→ Task to complete
Retype every entry exactly, down to the last character.

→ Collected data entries
## src/rtl/usbfs_endp_rx_buf.sv

```systemverilog
// USB FS OUT-endpoint receive buffer: drains accepted packets from the packet store into a byte FIFO
// and streams them out with last/zlp markers. Optional zero-length-packet beats: USBFS_ENDP_RX_BUF_ZLP_EN.
module usbfs_endp_rx_buf #(
    parameter int MAX_PKT = 8,
    parameter int N_PKT   = 2
) (
    input  logic                        i_clk,
    input  logic                        i_rst,
    input  logic                        i_ready,
    output logic                        o_valid,
    output logic [7:0]                  o_data,
    output logic                        o_last,
    output logic                        o_zlp,
    input  logic                        i_halt,
    input  logic                        i_unhalt,
    output logic                        o_erStall,
    output logic                        o_erReady,
    input  logic                        i_erValid,
    input  logic [$clog2(MAX_PKT):0]    i_erRdNBytes,
    output logic                        o_erRdEn,
    output logic [$clog2(MAX_PKT)-1:0]  o_erRdIdx,
    input  logic [7:0]                  i_erRdByte
);
    localparam int DEPTH = N_PKT * MAX_PKT;
    localparam int IDX_W = $clog2(MAX_PKT);
    localparam int NB_W  = IDX_W + 1;
    localparam int PTR_W = $clog2(DEPTH);
    localparam int CNT_W = PTR_W + 1;
`ifdef USBFS_ENDP_RX_BUF_ZLP_EN
    localparam int ENT_W = 10;
`else
    localparam int ENT_W = 9;
`endif

    typedef enum logic [1:0] {ST_IDLE, ST_READ, ST_LAST} state_t;

    state_t             state_reg, state_next;
    logic [IDX_W-1:0]   rd_idx_reg, rd_idx_next;
    logic [NB_W-1:0]    n_reg, n_next;
    logic               halt_reg;
    logic               rd_en_d_reg, last_d_reg;
    logic [PTR_W-1:0]   wr_ptr_reg, rd_ptr_reg;
    logic [CNT_W-1:0]   cnt_reg;
    logic [ENT_W-1:0]   mem [DEPTH];

    logic               er_ready, er_accepted, rd_en, is_last_idx;
    logic               push, pop;
    logic [ENT_W-1:0]   push_entry, head;

    // Accept only when a whole maximum-size packet is guaranteed to fit.
    assign er_ready    = (state_reg == ST_IDLE) && !halt_reg && (cnt_reg <= CNT_W'(DEPTH - MAX_PKT));
    assign er_accepted = er_ready && i_erValid;
    assign is_last_idx = ({1'b0, rd_idx_reg} == (n_reg - NB_W'(1)));

    always_comb begin
        state_next  = state_reg;
        rd_idx_next = rd_idx_reg;
        n_next      = n_reg;
        rd_en       = 1'b0;
        case (state_reg)
            ST_IDLE: begin
                if (er_accepted) begin
                    n_next      = i_erRdNBytes;
                    rd_idx_next = '0;
                    if (i_erRdNBytes != '0) begin
                        state_next = ST_READ;
                    end else begin
`ifdef USBFS_ENDP_RX_BUF_ZLP_EN
                        state_next = ST_LAST;
`else
                        state_next = ST_IDLE;
`endif
                    end
                end
            end
            ST_READ: begin
                rd_en       = 1'b1;
                rd_idx_next = rd_idx_reg + IDX_W'(1);
                if (is_last_idx) begin
                    state_next = ST_LAST;
                end
            end
            ST_LAST: state_next = ST_IDLE;
            default: state_next = ST_IDLE;
        endcase
    end

    always_ff @(posedge i_clk) begin
        if (i_rst) begin
            state_reg   <= ST_IDLE;
            rd_idx_reg  <= '0;
            n_reg       <= '0;
            halt_reg    <= 1'b0;
            rd_en_d_reg <= 1'b0;
            last_d_reg  <= 1'b0;
        end else begin
            state_reg   <= state_next;
            rd_idx_reg  <= rd_idx_next;
            n_reg       <= n_next;
            halt_reg    <= i_halt | (halt_reg & ~i_unhalt);
            // Store read data arrives one cycle after the enable, so the push is delayed to match.
            rd_en_d_reg <= rd_en;
            last_d_reg  <= rd_en & is_last_idx;
        end
    end

`ifdef USBFS_ENDP_RX_BUF_ZLP_EN
    logic zlp_d_reg;

    always_ff @(posedge i_clk) begin
        if (i_rst) begin
            zlp_d_reg <= 1'b0;
        end else begin
            zlp_d_reg <= er_accepted && (i_erRdNBytes == '0);
        end
    end

    assign push       = rd_en_d_reg | zlp_d_reg;
    assign push_entry = zlp_d_reg ? {1'b1, 1'b1, 8'h00} : {1'b0, last_d_reg, i_erRdByte};
    assign o_zlp      = o_valid & head[9];
`else
    assign push       = rd_en_d_reg;
    assign push_entry = {last_d_reg, i_erRdByte};
    assign o_zlp      = 1'b0;
`endif

    assign pop = i_ready & o_valid;

    function automatic logic [PTR_W-1:0] ptr_inc(input logic [PTR_W-1:0] p);
        return (p == PTR_W'(DEPTH - 1)) ? '0 : p + PTR_W'(1);
    endfunction

    always_ff @(posedge i_clk) begin
        if (i_rst) begin
            wr_ptr_reg <= '0;
            rd_ptr_reg <= '0;
            cnt_reg    <= '0;
        end else begin
            if (push) begin
                wr_ptr_reg <= ptr_inc(wr_ptr_reg);
            end
            if (pop) begin
                rd_ptr_reg <= ptr_inc(rd_ptr_reg);
            end
            case ({push, pop})
                2'b10:   cnt_reg <= cnt_reg + CNT_W'(1);
                2'b01:   cnt_reg <= cnt_reg - CNT_W'(1);
                default: cnt_reg <= cnt_reg;
            endcase
        end
    end

    always_ff @(posedge i_clk) begin
        if (push) begin
            mem[wr_ptr_reg] <= push_entry;
        end
    end

    assign head = mem[rd_ptr_reg];

    assign o_valid   = (cnt_reg != '0);
    assign o_data    = o_valid ? head[7:0] : 8'h00;
    assign o_last    = o_valid & head[8];
    assign o_erStall = halt_reg;
    assign o_erReady = er_ready;
    assign o_erRdEn  = rd_en;
    assign o_erRdIdx = (state_reg == ST_READ) ? rd_idx_reg : '0;

    a_no_push_full: assert property (@(posedge i_clk) disable iff (i_rst)
        !(push && (cnt_reg == CNT_W'(DEPTH))));
    a_no_pop_empty: assert property (@(posedge i_clk) disable iff (i_rst)
        !(pop && (cnt_reg == '0)));

endmodule
```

→ Answer for this exercise
## src/rtl/usbfs_endp_rx_buf.sv

```systemverilog
// USB FS OUT-endpoint receive buffer: drains accepted packets from the packet store into a byte FIFO
// and streams them out with last/zlp markers. Optional zero-length-packet beats: USBFS_ENDP_RX_BUF_ZLP_EN.
module usbfs_endp_rx_buf #(
    parameter int MAX_PKT = 8,
    parameter int N_PKT   = 2
) (
    input  logic                        i_clk,
    input  logic                        i_rst,
    input  logic                        i_ready,
    output logic                        o_valid,
    output logic [7:0]                  o_data,
    output logic                        o_last,
    output logic                        o_zlp,
    input  logic                        i_halt,
    input  logic                        i_unhalt,
    output logic                        o_erStall,
    output logic                        o_erReady,
    input  logic                        i_erValid,
    input  logic [$clog2(MAX_PKT):0]    i_erRdNBytes,
    output logic                        o_erRdEn,
    output logic [$clog2(MAX_PKT)-1:0]  o_erRdIdx,
    input  logic [7:0]                  i_erRdByte
);
    localparam int DEPTH = N_PKT * MAX_PKT;
    localparam int IDX_W = $clog2(MAX_PKT);
    localparam int NB_W  = IDX_W + 1;
    localparam int PTR_W = $clog2(DEPTH);
    localparam int CNT_W = PTR_W + 1;
`ifdef USBFS_ENDP_RX_BUF_ZLP_EN
    localparam int ENT_W = 10;
`else
    localparam int ENT_W = 9;
`endif

    typedef enum logic [1:0] {ST_IDLE, ST_READ, ST_LAST} state_t;

    state_t             state_reg, state_next;
    logic [IDX_W-1:0]   rd_idx_reg, rd_idx_next;
    logic [NB_W-1:0]    n_reg, n_next;
    logic               halt_reg;
    logic               rd_en_d_reg, last_d_reg;
    logic [PTR_W-1:0]   wr_ptr_reg, rd_ptr_reg;
    logic [CNT_W-1:0]   cnt_reg;
    logic [ENT_W-1:0]   mem [DEPTH];

    logic               er_ready, er_accepted, rd_en, is_last_idx;
    logic               push, pop;
    logic [ENT_W-1:0]   push_entry, head;

    // Accept only when a whole maximum-size packet is guaranteed to fit.
    assign er_ready    = (state_reg == ST_IDLE) && !halt_reg && (cnt_reg <= CNT_W'(DEPTH - MAX_PKT));
    assign er_accepted = er_ready && i_erValid;
    assign is_last_idx = ({1'b0, rd_idx_reg} == (n_reg - NB_W'(1)));

    always_comb begin
        state_next  = state_reg;
        rd_idx_next = rd_idx_reg;
        n_next      = n_reg;
        rd_en       = 1'b0;
        case (state_reg)
            ST_IDLE: begin
                if (er_accepted) begin
                    n_next      = i_erRdNBytes;
                    rd_idx_next = '0;
                    if (i_erRdNBytes != '0) begin
                        state_next = ST_READ;
                    end else begin
`ifdef USBFS_ENDP_RX_BUF_ZLP_EN
                        state_next = ST_LAST;
`else
                        state_next = ST_IDLE;
`endif
                    end
                end
            end
            ST_READ: begin
                rd_en       = 1'b1;
                rd_idx_next = rd_idx_reg + IDX_W'(1);
                if (is_last_idx) begin
                    state_next = ST_LAST;
                end
            end
            ST_LAST: state_next = ST_IDLE;
            default: state_next = ST_IDLE;
        endcase
    end

    always_ff @(posedge i_clk) begin
        if (i_rst) begin
            state_reg   <= ST_IDLE;
            rd_idx_reg  <= '0;
            n_reg       <= '0;
            halt_reg    <= 1'b0;
            rd_en_d_reg <= 1'b0;
            last_d_reg  <= 1'b0;
        end else begin
            state_reg   <= state_next;
            rd_idx_reg  <= rd_idx_next;
            n_reg       <= n_next;
            halt_reg    <= i_halt | (halt_reg & ~i_unhalt);
            // Store read data arrives one cycle after the enable, so the push is delayed to match.
            rd_en_d_reg <= rd_en;
            last_d_reg  <= rd_en & is_last_idx;
        end
    end

`ifdef USBFS_ENDP_RX_BUF_ZLP_EN
    logic zlp_d_reg;

    always_ff @(posedge i_clk) begin
        if (i_rst) begin
            zlp_d_reg <= 1'b0;
        end else begin
            zlp_d_reg <= er_accepted && (i_erRdNBytes == '0);
        end
    end

    assign push       = rd_en_d_reg | zlp_d_reg;
    assign push_entry = zlp_d_reg ? {1'b1, 1'b1, 8'h00} : {1'b0, last_d_reg, i_erRdByte};
    assign o_zlp      = o_valid & head[9];
`else
    assign push       = rd_en_d_reg;
    assign push_entry = {last_d_reg, i_erRdByte};
    assign o_zlp      = 1'b0;
`endif

    assign pop = i_ready & o_valid;

    function automatic logic [PTR_W-1:0] ptr_inc(input logic [PTR_W-1:0] p);
        return (p == PTR_W'(DEPTH - 1)) ? '0 : p + PTR_W'(1);
    endfunction

    always_ff @(posedge i_clk) begin
        if (i_rst) begin
            wr_ptr_reg <= '0;
            rd_ptr_reg <= '0;
            cnt_reg    <= '0;
        end else begin
            if (push) begin
                wr_ptr_reg <= ptr_inc(wr_ptr_reg);
            end
            if (pop) begin
                rd_ptr_reg <= ptr_inc(rd_ptr_reg);
            end
            case ({push, pop})
                2'b10:   cnt_reg <= cnt_reg + CNT_W'(1);
                2'b01:   cnt_reg <= cnt_reg - CNT_W'(1);
                default: cnt_reg <= cnt_reg;
            endcase
        end
    end

    always_ff @(posedge i_clk) begin
        if (push) begin
            mem[wr_ptr_reg] <= push_entry;
        end
    end

    assign head = mem[rd_ptr_reg];

    assign o_valid   = (cnt_reg != '0);
    assign o_data    = o_valid ? head[7:0] : 8'h00;
    assign o_last    = o_valid & head[8];
    assign o_erStall = halt_reg;
    assign o_erReady = er_ready;
    assign o_erRdEn  = rd_en;
    assign o_erRdIdx = (state_reg == ST_READ) ? rd_idx_reg : '0;

    a_no_push_full: assert property (@(posedge i_clk) disable iff (i_rst)
        !(push && (cnt_reg == CNT_W'(DEPTH))));
    a_no_pop_empty: assert property (@(posedge i_clk) disable iff (i_rst)
        !(pop && (cnt_reg == '0)));

endmodule
```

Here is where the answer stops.